Many carotenoids are nonpolar and, thus, are insoluble in water. These compounds are extremely hydrophobic which makes their formulation for biological uses difficult because, in order to solubilize them, one must use an organic solvent rather than an aqueous solvent. Other carotenoids are monopolar, and have characteristics of surfactants (a hydrophobic portion and a hydrophilic polar group). As such, these compounds are attracted to the surface of an aqueous solution rather than dissolving in the bulk liquid. A few natural bipolar carotenoid compounds exist, and these compounds contain a central hydrophobic portion as well as two polar groups, one on each end of the molecule. It has been reported (“Carotenoids”, Vol. 1A, p. 283) that carotenoid sulphates have “significant solubility in water of up to 0.4 mg/ml”. Other carotenoids that might be thought of as bipolar are also not very soluble in water. These include dialdehydes and diketones. A di-pyridine salt of crocetin has also been reported, but its solubility in water is less than 1 mg/ml at room temperature. Other examples of bipolar carotenoids are crocetin and crocin (both found in the spice saffron). However, crocetin is only sparingly soluble in water. In fact, of all of the bipolar carotenoids, only crocin displays significant solubility in water.
U.S. Pat. Nos. 4,176,179; 4,070,460; 4,046,880; 4,038,144; 4,009,270; 3,975,519; 3,965,261; 3,853,933; and 3,788,468 relate to various uses of crocetin.
U.S. Pat. No. 5,107,030 relates to a method of making 2,7-dimethyl-2,4,6-octatrienedial and derivatives thereof.
U.S. Pat. No. 6,060,511 relates to trans sodium crocetinate (TSC) and its uses. The TSC is made by reacting naturally occurring saffron with sodium hydroxide followed by extractions.
In Roy et al, Shock 10, 213-7. (1998), hemorrhaged rats (55% blood volume) were given a bolus of trans sodium crocetinate (TSC) after 10 minutes, followed by saline after another 30 minutes. All of the TSC-treated animals lived, while all controls died. Whole-body oxygen consumption increased in the TSC group, reaching 75% of normal resting value after about 15 minutes.
Laidig et al, J Am Chem.
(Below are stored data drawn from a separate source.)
**src/rtl/tug_of_war_pkg.sv**
```systemverilog
// Shared types for the tug-of-war round controller: controller states and
// the winner encodings driven onto the display.
package tug_of_war_pkg;

  typedef enum logic [1:0] {
    PLAY  = 2'd0,
    POINT = 2'd1,
    OVER  = 2'd2
  } state_e;

  localparam logic [1:0] WIN_NONE  = 2'b00;
  localparam logic [1:0] WIN_LEFT  = 2'b10;
  localparam logic [1:0] WIN_RIGHT = 2'b01;

endpackage

```
**src/rtl/tug_of_war_key_press.sv**
```systemverilog
// Rising-edge detector for one player key. The history register resets high
// so a key held through reset is not seen as a fresh press.
module key_press (
  input  logic Clock,
  input  logic Reset,
  input  logic key,
  output logic press
);

  logic prev_q;

  // Key history, sampled every cycle regardless of controller state.
  always_ff @(posedge Clock or posedge Reset) begin
    if (Reset) begin
      prev_q <= 1'b1;
    end else begin
      prev_q <= key;
    end
  end

  assign press = key & ~prev_q;

endmodule

```
**src/rtl/tug_of_war_ctrl.sv**
```systemverilog
// Round controller: moves the lit position on accepted presses, scores pulls
// past either end, holds the point display, then recentres; OVER is terminal.
module tug_of_war_ctrl
  import tug_of_war_pkg::*;
#(
  parameter int NUM_LIGHTS     = 9,
  parameter int SCORE_MAX      = 7,
  parameter int RESTART_CYCLES = 4
) (
  input  logic                             Clock,
  input  logic                             Reset,
  input  logic                             L,
  input  logic                             R,
  output logic [NUM_LIGHTS-1:0]            lights,
  output logic [$clog2(SCORE_MAX+1)-1:0]   scoreL,
  output logic [$clog2(SCORE_MAX+1)-1:0]   scoreR,
  output logic [1:0]                       winner,
  output logic                             gameOver
);

  localparam int SW = $clog2(SCORE_MAX + 1);
  localparam int PW = $clog2(NUM_LIGHTS);
  localparam int CW = (RESTART_CYCLES > 1) ? $clog2(RESTART_CYCLES) : 1;
  localparam logic [PW-1:0] POS_CENTRE = PW'((NUM_LIGHTS - 1) / 2);
  localparam logic [PW-1:0] POS_LEFT   = PW'(NUM_LIGHTS - 1);
  localparam logic [CW-1:0] CNT_LAST   = CW'(RESTART_CYCLES - 1);
  localparam logic [SW-1:0] SCORE_WIN  = SW'(SCORE_MAX);
  localparam logic [NUM_LIGHTS-1:0] LIGHT_LSB = {{(NUM_LIGHTS-1){1'b0}}, 1'b1};

  logic press_l, press_r, move_l, move_r;

  state_e                  state_q, state_d;
  logic [PW-1:0]           pos_q, pos_d;
  logic [CW-1:0]           cnt_q, cnt_d;
  logic [SW-1:0]           score_l_q, score_l_d, score_r_q, score_r_d;
  logic [1:0]              winner_q, winner_d;
  logic [NUM_LIGHTS-1:0]   lights_q, lights_d;
  logic                    game_over_q, game_over_d;

  key_press u_key_l (.Clock(Clock), .Reset(Reset), .key(L), .press(press_l));
  key_press u_key_r (.Clock(Clock), .Reset(Reset), .key(R), .press(press_r));

  // A simultaneous press cancels out rather than favouring either side.
  assign move_l = press_l & ~press_r;
  assign move_r = press_r & ~press_l;

  // Next-state logic; the light bus and gameOver are derived from the next
  // state so that they come straight out of registers.
  always_comb begin
    state_d   = state_q;
    pos_d     = pos_q;
    cnt_d     = cnt_q;
    score_l_d = score_l_q;
    score_r_d = score_r_q;
    winner_d  = winner_q;
    case (state_q)
      PLAY: begin
        if (move_l) begin
          if (pos_q == POS_LEFT) begin
            score_l_d = score_l_q + SW'(1);
            winner_d  = WIN_LEFT;
            cnt_d     = '0;
            state_d   = (score_l_d == SCORE_WIN) ? OVER : POINT;
          end else begin
            pos_d = pos_q + PW'(1);
          end
        end else if (move_r) begin
          if (pos_q == '0) begin
            score_r_d = score_r_q + SW'(1);
            winner_d  = WIN_RIGHT;
            cnt_d     = '0;
            state_d   = (score_r_d == SCORE_WIN) ? OVER : POINT;
          end else begin
            pos_d = pos_q - PW'(1);
          end
        end else begin
          pos_d = pos_q;
        end
      end
      POINT: begin
        if (cnt_q == CNT_LAST) begin
          pos_d    = POS_CENTRE;
          winner_d = WIN_NONE;
          cnt_d    = '0;
          state_d  = PLAY;
        end else begin
          cnt_d = cnt_q + CW'(1);
        end
      end
      OVER: begin
        state_d = OVER;
      end
      default: begin
        state_d = PLAY;
        pos_d   = POS_CENTRE;
      end
    endcase
    lights_d    = (state_d == PLAY) ? (LIGHT_LSB << pos_d) : '0;
    game_over_d = (state_d == OVER);
  end

  // Controller state and registered outputs.
  always_ff @(posedge Clock or posedge Reset) begin
    if (Reset) begin
      state_q     <= PLAY;
      pos_q       <= POS_CENTRE;
      cnt_q       <= '0;
      score_l_q   <= '0;
      score_r_q   <= '0;
      winner_q    <= WIN_NONE;
      lights_q    <= LIGHT_LSB << POS_CENTRE;
      game_over_q <= 1'b0;
    end else begin
      state_q     <= state_d;
      pos_q       <= pos_d;
      cnt_q       <= cnt_d;
      score_l_q   <= score_l_d;
      score_r_q   <= score_r_d;
      winner_q    <= winner_d;
      lights_q    <= lights_d;
      game_over_q <= game_over_d;
    end
  end

  assign lights   = lights_q;
  assign scoreL   = score_l_q;
  assign scoreR   = score_r_q;
  assign winner   = winner_q;
  assign gameOver = game_over_q;

endmodule

```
Soc. 120, 9394-9395 (1998), relates to computational modeling of TSC. A simulated TSC molecule was “hydrated” by surrounding it with water molecules. The hydrophobic ordering of the water in the vicinity of the TSC made it easier for oxygen molecules to diffuse through the system. The computational increase in diffusivity of ˜30% was consistent with results obtained in both in vitro and animal experiments.
In Singer et al, Crit Care Med 28, 1968-72. (2000), TSC improved hemodynamic status and prolonged rat survival in a rat model of acute hypoxia. Hypoxia was induced using a low oxygen concentration (10%) air mixture: after 10 minutes the animals were given either saline or TSC. Hypoxemia led to a reduction in blood flow, and an increase in base deficit. Only 2 of 6 animals survived in the control group. The treated group all survived with good hemodynamic stability for over two hours, with a slow decline thereafter.